Clin Nutr. 2016 Dec;35(6):1236-1241. doi: 10.1016/j.clnu.2016.05.002. Epub 2016 May 7.
Vici G, et al.

Abstract
(AA) BACKGROUND & AIMS: The only available treatment for celiac disease (CD) is lifelong adherence to gluten free (GF)-diet. However, GF-diet may lead to possible nutrient unbalance resulting in improper nutritional quality of diet. The aim of this study is to evaluate the nutritional quality of GF-diet.

METHODS: MEDLINE®/PubMed and Cochrane Library were electronically searched for articles published between 1990/01/01 and 2015/09/01.
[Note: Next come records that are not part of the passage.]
$ cat src/rtl/memory_responder.sv
// memory_responder: arbitrates instruction fetches and data accesses onto a
// single RAM port. Data requests win over fetches, every access passes back
// through IDLE before the next one starts, and an access that waits too long
// for ramready is abandoned and recorded in a sticky error flag.
module memory_responder #(
  parameter int TIMEOUT = 16
) (
  input  logic        CLK,
  input  logic        RST,
  input  logic        iREN,
  input  logic [31:0] iaddr,
  input  logic        dREN,
  input  logic        dWEN,
  input  logic [31:0] daddr,
  input  logic [31:0] dstore,
  output logic        ihit,
  output logic [31:0] iload,
  output logic        dhit,
  output logic [31:0] dload,
  output logic        ramREN,
  output logic        ramWEN,
  output logic [31:0] ramaddr,
  output logic [31:0] ramstore,
  input  logic [31:0] ramload,
  input  logic        ramready,
  output logic        memerr
);

  localparam int CW = $clog2(TIMEOUT) + 1;
  localparam logic [CW-1:0] LAST_CNT = CW'(TIMEOUT - 1);

  typedef enum logic [1:0] {
    IDLE = 2'd0,
    DACC = 2'd1,
    IACC = 2'd2
  } state_t;

  state_t        r_state;
  state_t        w_nextState;
  logic [CW-1:0] r_waitCnt;
  logic [CW-1:0] w_nextCnt;
  logic          r_memErr;
  logic          w_setErr;

  // Next-state, wait-counter and output decode; the counter only advances
  // while an access stays put, so any transition clears it. Outputs are
  // forced to zero while reset is held so an in-flight access never hits.
  always_comb begin
    w_nextState = r_state;
    w_nextCnt   = '0;
    w_setErr    = 1'b0;
    ihit        = 1'b0;
    iload       = 32'd0;
    dhit        = 1'b0;
    dload       = 32'd0;
    ramREN      = 1'b0;
    ramWEN      = 1'b0;
    ramaddr     = 32'd0;
    ramstore    = 32'd0;

    case (r_state)
      IDLE: begin
        if (dREN || dWEN) begin
          w_nextState = DACC;
        end else if (iREN) begin
          w_nextState = IACC;
        end
      end

      DACC: begin
        ramaddr  = daddr;
        ramstore = dstore;
        ramWEN   = dWEN;
        ramREN   = dREN && !dWEN;
        if (!(dREN || dWEN)) begin
          w_nextState = IDLE;
        end else if (ramready) begin
          dhit        = 1'b1;
          dload       = ramload;
          w_nextState = IDLE;
        end else if (r_waitCnt == LAST_CNT) begin
          w_setErr    = 1'b1;
          w_nextState = IDLE;
        end else begin
          w_nextCnt = r_waitCnt + 1'b1;
        end
      end

      IACC: begin
        ramaddr = iaddr;
        ramREN  = 1'b1;
        if (!iREN) begin
          w_nextState = IDLE;
        end else if (ramready) begin
          ihit        = 1'b1;
          iload       = ramload;
          w_nextState = IDLE;
        end else if (r_waitCnt == LAST_CNT) begin
          w_setErr    = 1'b1;
          w_nextState = IDLE;
        end else begin
          w_nextCnt = r_waitCnt + 1'b1;
        end
      end

      default: begin
        w_nextState = IDLE;
      end
    endcase

    if (RST) begin
      ihit     = 1'b0;
      iload    = 32'd0;
      dhit     = 1'b0;
      dload    = 32'd0;
      ramREN   = 1'b0;
      ramWEN   = 1'b0;
      ramaddr  = 32'd0;
      ramstore = 32'd0;
    end
  end

  // State, wait counter and sticky error flag; the error is only cleared by reset.
  always_ff @(posedge CLK) begin
    if (RST) begin
      r_state   <= IDLE;
      r_waitCnt <= '0;
      r_memErr  <= 1'b0;
    end else begin
      r_state   <= w_nextState;
      r_waitCnt <= w_nextCnt;
      if (w_setErr) begin
        r_memErr <= 1'b1;
      end
    end
  end

  assign memerr = r_memErr;

endmodule

$ cat config.mk
export PLATFORM = sky130hd
export DESIGN_NAME = memory_responder
export DESIGN_NICKNAME = d
export VERILOG_FILES = /design/src/rtl/memory_responder.sv
export SDC_FILE = /design/constraint.sdc
export NUM_CORES = 1
export LEC_CHECK = 0
export BUFFER_PORTS_ARGS = -buffer_cell sky130_fd_sc_hd__buf_2
export CORE_AREA = 4 4 101 103
export CTS_CLUSTER_SIZE = 28
export DETAILED_ROUTE_END_ITERATION = 8
export DIE_AREA = 0 0 105 107
export PLACE_DENSITY_LB_ADDON = 0.3
export SLEW_MARGIN = 15
export SYNTH_ARGS = -nofsm -noshare
export SYNTH_HDL_FRONTEND = slang
export SYNTH_SLANG_ARGS = --single-unit
export TNS_END_PERCENT = 5
$ cat constraint.sdc
create_clock -name CLK -period 1.8 [get_ports CLK]
set_clock_uncertainty 0.1 [all_clocks]
set_input_delay 0.18 -clock CLK [delete_from_list [all_inputs] [get_ports CLK]]
set_output_delay 0.18 -clock CLK [all_outputs]
set_load 0.01 [all_outputs]
======== Word level (Yosys, flattened, before mapping) ========
Index checks and enable logic that the tools add are counted.
storage, ports and cells
  bits in registers ....................... 8
  bits in latches ......................... 0
  memory bits (writable) .................. 0
  ROM bits ................................ 0
  input bits .............................. 134
  output and inout bits ................... 133
  word-level logic and storage cells ...... 51
  memories ................................ 0
cells by class
  add/subtract/negate cells ............... 1
  multipliers ............................. 0
  div/mod/pow operators ................... 0
  magnitude comparators ................... 0
  eq/ne operators ......................... 4
  shift-type cells ........................ 0
  mux-type cells .......................... 39
  bitwise operators ....................... 0
  reductions and logical operators ........ 4
operators with widths
  kind                                                                   count
  32-bit 2-to-1 mux                                                      10
  32-bit case mux with 2 select lines                                    1
  5-bit 2-to-1 mux                                                       4
  1-bit 2-to-1 mux                                                       14
  2-bit 2-to-1 mux                                                       6
  5-bit case mux with 2 select lines                                     1
  2-bit case mux with 3 select lines                                     1
  5-bit by 1-bit adder with 5-bit output, second input constant          1
  5-bit by 4-bit equality test with 1-bit output, second input constant  1
  1-bit case mux with 2 select lines                                     2
  3-bit != test, second input constant                                   1
  2-bit by 1-bit equality test with 1-bit output, second input constant  1
  2-bit equality test, second input constant                             1
  2-bit zero test                                                        1
  1-bit logical AND                                                      1
  1-bit zero test                                                        1
  1-bit logical OR                                                       1

======== Longest topological paths before layout ========
Gate-level depths: netlist (run 1).
  depth after elaboration ................. 5
  mapped depth ............................ 7
  depth with buffers taken out ............ 5

======== Worst setup path after synthesis (run 1) ========
No wires, ideal clock.
  path kind ............................... register to output
  start point ............................. register r_state[1]
  end point ............................... output dload[22]
  arrival time ............................ 1373 ps
  required time ........................... 1520 ps
  path slack .............................. 147 ps
  cell stages (with the launch flop) ...... 8
  path buffers ............................ 2
  cell sequence ........................... dfxtp_1 -> inv_1 -> ha_1 -> buf_2 -> nor2b_4 -> and3_4 -> buf_6 -> and2_1
on the way
  word-level cells in the longest chain between the ends .. 3
RTL lines
  what                                            RTL line  source
  from (decl)                                     38        state_t r_state;
  from (signal assigned)                          130       r_state <= w_nextState;
  2-bit by 1-bit equality test with 1-bit output  61        case (r_state)
  32-bit 2-to-1 mux                               61
  32-bit 2-to-1 mux                               111       if (RST) begin
  to (decl)                                       19        output logic [31:0] dload,
No other way between the ends.

======== Worst setup path in the final report (run 1) ========
  start point ............................. register r_state[1]
  end point ............................... output dload[10]
Same word-level chain as after synthesis.

==> impl_metrics.ini, run 1 <==
[status]
outcome = finished, violations left
violations = negative setup slack

[global_routing]
antenna_found_initial = 0
grt_usage_pct = 14.4
first_global_vias = 2715
grt_pass1_wl_um = 13300
overflow = 0
grt_max_degree = 34

[setup_path]
worstPathArrival_ns = 1.58
path_max_fanout = 8
worstPathRequired_ns = 1.52
worst-r2r-setup-slack_ns = 0.07
r2r-start = r_state[0]$_SDFFE_PP0P_
endpoint = dload[10]
path_cells = inv_4, ha_4, nor2b_4, and3_4, and2_1, buf_2
crit_path_start_kind = flip-flop
max_stage_delay_ns = 0.36
path_class = reg -> out
reg2reg_depth = 7
r2r_end = memerr$_SDFFE_PP0P_
critical_path.startpoint = r_state[1]$_SDFFE_PP0P_
slowest_stage = dfxtp_4
endpoint_kind = primary output

[timing]
final_max_slew_viol_count = 0
setup_viol = 74
fin_crit_sh_pct = 103
slew_headroom_pct = 68.0
fmax_ghz = 0.539
final.setup.worst_slack_ns = -0.0565
fin_crit_ns = 1.86
tightest_slew_ns = 0.469
hold_violations = 0
rsz0062_at_grt = true

[routing]
first_iter_violations = 142
antenna_left = 0
num_vias = 2716
viasPerCell = 4.38
drcViolationCount = 0
routedWlPerCell_um = 14.5
dr.pass1.iters = 4
wirelength_um = 9020

[floorplanning]
io_pins = 267
die_h_um = 107
num_rows = 35
dieArea_mm2 = 0.0112
die_w_um = 105
coreArea_mm2 = 0.00920
start_util_pct = 17.3

[clock_tree]
clk_latency_ns = 0.23
cts_root_buffer = clkbuf_8
cts_sinks = 8
clkTransAtPathRegs_ns = 0.04
cts_htree_levels = 1
cts_tree = done
cts_buffers = 3
cts_buffer_depth = 2

[worst_hold_path]
hp-class = in -> reg
min_from = iREN

[synth]
synth_cells = 239
yosys_warnings = 0
ys_types = 30
avgSynthCellArea_um2 = 6.64
syn_nets = 378
yosysTopAreaCellShare_pct = 38.6
synth_area_leaders = and2_1, a22oi_1, dfxtp_1, nor2_1, ha_1
seq_area_frac_synth_pct = 10.1
synth.most_common_cell = and2_1
yosys.area.top_type = and2_1
synth-edff-count = 0
synthFlopType = dfxtp_1
async_flop_share_pct = 0
synth-seq-cells = 8
synth_commonest_cells = and2_1, nor2_1, a22oi_1, clkbuf_1
syn-cell-area_mm2 = 0.00159

[placement]
pre_cts_slack_ns = 0.0646
dpl.hpwl_um = 6680
io_buffers = 266
gp_congestion = 0.789

[power_and_ir_drop]
power_frac_clock_pct = 21.9
share_seq_of_total_power_pct = 19.4
p_int_mw = 0.622
power.density_mw_per_mm2 = 280
p_comb_share_pct = 58.7
peakVddDrop_v = 0.000131
p_sw_share_pct = 36.0
switchingPower_mw = 0.350
p_total_mw = 0.972
leakage_nw = 2.03

[finish]
diodes = 0
drive_above_1_share_pct = 64.8
area_delta_synth_final_pct = 119
fin_nets = 650

[flow_run]
drv_cap = 0
==> cell type report <==
type | count | area [um^2]
Sequential cell | 8 | 168
Fill cell | 965 | 5730
Clock buffer | 3 | 41.3
Timing Repair Buffer | 284 | 1630
Inverter | 5 | 23.8
Multi-Input combinational cell | 209 | 1470
Tap cell | 111 | 139
==> cells in the final DEF, fill, tap and decap left out, types with 4 or more instances in the layout <==
cell,count
nor2_1,30
a22oi_1,26
and3_4,5
and2_1,87
a22oi_2,6
nand3_1,4
nor2_2,8
and2_4,11
buf_2,255
dfxtp_1,6
buf_6,14
buf_4,9
==> state kept, by name (all words and copies together), names as in the netlist <==
register and count:
r_waitCnt 5, r_state 2, memerr 1
==> power by group through the flow <==
stage	registers [mW]	clock network, mW	logic, mW
global placement	0.189	0	0.464
CTS	0.188	0.221	0.551
floorplan	0.188	0	0.219
global route	0.189	0.234	0.627
detailed placement	0.189	0	0.472
finish	0.189	0.213	0.571
==> repair_timing <==
action | CTS | global route
hold buffers | 0 | 0
pin swaps | 60 | 19
setup buffers | 9 | 0
gates cloned | 7 | 0
setup endpoints to repair | 132 | 133
resized for setup | 37 | 30
==> stage by stage <==
stage	setup TNS, ns	hold WS (ns)	std cells	util [%]	area [um^2]
after floorplan	0	0.247	239	-	1590
after global placement	0	0.336	602	32.8	3020
after detailed placement	0	0.336	602	32.8	3020
after CTS	-3.37	0.263	621	36.7	3380
after global routing	-11.88	0.278	620	37.7	3470
final	-1.92	0.267	620	37.7	3470
==> kinds of logic (layout without fill, tap and decap cells) <==
logic type      count (synthesis)  count (layout)  share of synthesized area (%)
compound gates                 41              41                           19.7
xor+xnor                        2               2                           1.10
fa+ha+maj                       5               5                           3.94
buf+inv                        26             292                           8.67
flops                           8               8                           10.1
simple gates                  157             161                           56.5
==> how the worst min path moves through the flow <==
stage               depth (start not counted)                      end  slack [ns]
CTS                                         4  r_state[1]$_SDFFE_PP0P_        0.26
finish                                      4  r_state[1]$_SDFFE_PP0P_        0.27
global route                                2      memerr$_SDFFE_PP0P_        0.28
detailed placement                          2  r_waitCnt[4]$_SDFF_PP0_        0.34
global placement                            2  r_waitCnt[4]$_SDFF_PP0_        0.34
floorplan                                   1      memerr$_SDFFE_PP0P_        0.25
==> routing by layer <==
layer | track usage [%] | part of all wire (%) | routed length (um) | vias to the layer above
li1 | - | - | - | 1348
met1 | 14.8 | 36 | 3290 | 1205
met2 | 29.2 | 55 | 4930 | 161
met3 | 2.95 | 8.2 | 742 | 2
met4 | 3.84 | 0.60 | 54 | 0
met5 | 0 | 0 | 0 | -
==> critical path: cells and delay by family, from the launching register on <==
family / cells / cell delay, ns
flops: 1 / 0.36
buf+inv: 2 / 0.20
simple gates: 3 / 0.67
fa+ha+maj: 1 / 0.12
Note: power is estimated with default switching activity, not from simulation.
==> run 2: changes to the inputs <==
--- a/config.mk
+++ b/config.mk
@@ -6,10 +6,11 @@
 export NUM_CORES = 1
 export LEC_CHECK = 0
 export BUFFER_PORTS_ARGS = -buffer_cell sky130_fd_sc_hd__buf_2
-export CORE_AREA = 4 4 101 103
+export CORE_AREA = 4 4 102 104
+export CTS_BUF_LIST = sky130_fd_sc_hd__clkbuf_2
 export CTS_CLUSTER_SIZE = 28
 export DETAILED_ROUTE_END_ITERATION = 8
-export DIE_AREA = 0 0 105 107
+export DIE_AREA = 0 0 106 108
 export PLACE_DENSITY_LB_ADDON = 0.3
 export SLEW_MARGIN = 15
 export SYNTH_ARGS = -nofsm -noshare
==> run 2 against run 1 <==
Largest power group unchanged. Utilization down 3.5 points. Sequential power about the same. Total power down 18%. Combinational power down 11%. Maximum frequency down 2.3%. Routed wire length down 5.8%. Register-to-register slack better by 0.10 ns. The run still ends with negative setup slack left. Final area down 5.7%. Critical endpoint is now iload[23]. Highest routed layer unchanged. Clock power down 53%. Worst hold slack worse by 0.0029 ns.
==> impl_metrics.ini, run 2 (synthesis gave the netlist of run 1 again) <==
[global_routing]
grt_pass1_wl_um = 12300
antenna_found_initial = 1
overflow = 0
grt_usage_pct = 13.0
grt_max_degree = 34
first_global_vias = 2472

[placement]
io_buffers = 266
pre_cts_slack_ns = 0.0223
placedCellCount = 624
dpl.hpwl_um = 6640
gp_congestion = 0.806
place_area_mm2 = 0.00306

[clock_tree]
cts_tree = done
cts_buffer_depth = 2
cts_sinks = 8
cts_buffers = 3
postCtsHoldBufs = 0
cts_htree_levels = 1
clkTransAtPathRegs_ns = 0.07
clk_latency_ns = 0.22
cts_root_buffer = clkbuf_2

[finish]
fin_cells = 639
multi_input_area_mm2 = 0.00137
fillCellCount = 1028
drive_above_1_share_pct = 60.0
mostFrequentLayoutCell = buf_2
area_delta_synth_final_pct = 106
largest_reg_flops = 5
fin_nets = 646
final_area_mm2 = 0.00327
largest-register = r_waitCnt
final_cell_mix = buf_2, and2_1, nor2_1
ff_latch_area_um2 = 168
final_util_pct = 34.3

[timing]
setup_viol = 97
setup_tns_ns = -3.82
slew_headroom_pct = 74.6
whs_ns = 0.264
final_max_slew_viol_count = 0
fin_crit_sh_pct = 106
tightest_slew_ns = 0.371
fin_crit_ns = 1.90
final.setup.worst_slack_ns = -0.101
rsz0062_at_grt = true
fmax_ghz = 0.526
hold_violations = 0

[setup_path]
worstPathArrival_ns = 1.62
path_max_fanout = 8
crit_path_start_kind = flip-flop
path_class = reg -> out
worstPathRequired_ns = 1.52
endpoint_kind = primary output

[floorplanning]
die_w_um = 106
start_util_pct = 16.6
num_rows = 36
coreArea_mm2 = 0.00955
die_h_um = 108
dieArea_mm2 = 0.0114
io_pins = 267

[power_and_ir_drop]
p_total_mw = 0.795
peakVddDrop_v = 0.000122
leakage_nw = 1.97
power.density_mw_per_mm2 = 243

[worst_hold_path]
hp-class = in -> reg

[routing]
drcViolationCount = 0
num_vias = 2659
first_iter_violations = 156
routedWlPerCell_um = 13.3
wirelength_um = 8490
viasPerCell = 4.16
dr.pass1.iters = 4
antenna_left = 0

[status]
outcome = finished, violations left
violations = negative setup slack

[flow_run]
drv_cap = 0
==> run 2: metal layers <==
layer,wire length [um],global-route usage [%]
met1,3290,14.7
met2,4420,24.9
met3,729,2.39
met4,46,3.61
met5,0,0
==> run 2: final timing paths <==
| path | startpoint | cells after the start | to | slack [ns] |
|---|---|---|---|---|
| worst max-delay path | r_state[0]$_SDFFE_PP0P_ | 8 | iload[23] | -0.10 |
| worst min-delay path | iREN | 3 | r_state[0]$_SDFFE_PP0P_ | 0.26 |
| worst max register to register | r_state[1]$_SDFFE_PP0P_ | 8 | r_waitCnt[3]$_SDFF_PP0_ | 0.17 |
| worst min register to register | r_waitCnt[4]$_SDFF_PP0_ | 2 | r_waitCnt[4]$_SDFF_PP0_ | 0.34 |
==> run 2: repair_timing <==
action | in CTS | in global routing
pin swaps | 28 | 12
buffers inserted | 5 | 1
gates resized for setup | 20 | 9
endpoints found under the setup margin | 132 | 133
hold endpoints to repair | 0 | 0
cloned | 5 | 1
==> run 2: area by class of cell <==
cell class,instances,area share [%]
tap,133,5.09
multi-input combinational,209,41.9
clock buffer,3,0.459
antenna,1,0.0765
sequential,8,5.12
timing repair buffer,280,46.7
inverter,5,0.650
==> run 2: report_power, final <==
group	switching (mW)	internal [mW]
Combinational	0.247	0.261
Clock	0.0553	0.0454
Sequential	0.00579	0.180
Total	0.308	0.487
==> run 2: critical path, stage by stage, from the launching register on <==
cell and delay [ns]:
dfxtp_4 0.37, inv_4 0.07, ha_4 0.17, nand2_4 0.06, nor3b_4 0.21, buf_6 0.15, clkbuf_16 0.14, and2_1 0.12
buf_2 0.12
RESULTS: GF-diet was found to be poor in alimentary fiber due in particular to the necessary avoidance of several kinds of foods naturally rich in fiber (i.e. grain) and the low content of fiber of GF product that are usually made with starches and/or refined flours. Micronutrients are also found to be poor, in particular Vit. D, Vit. B12 and folate, in addition to some minerals such as iron, zinc, magnesium and calcium. Moreover, an inadequate macronutrient intake was reported related above all to the focus on the avoidance of gluten that often leaving back the importance of nutritional quality of the choice. In particular, it was found a higher content of both saturated and hydrogenated fatty acids and an increase in the glycemic index and glycemic load of the meal.

CONCLUSIONS: Despite the GF-diet is necessary in celiac disease treatment and the attention is on gluten avoidance, the evaluation of nutritional quality of the diet must be considered. Moreover, educational strategies based on the relationship between nutrients and food and human health could be developed to optimize the therapeutic approach in celiac patients.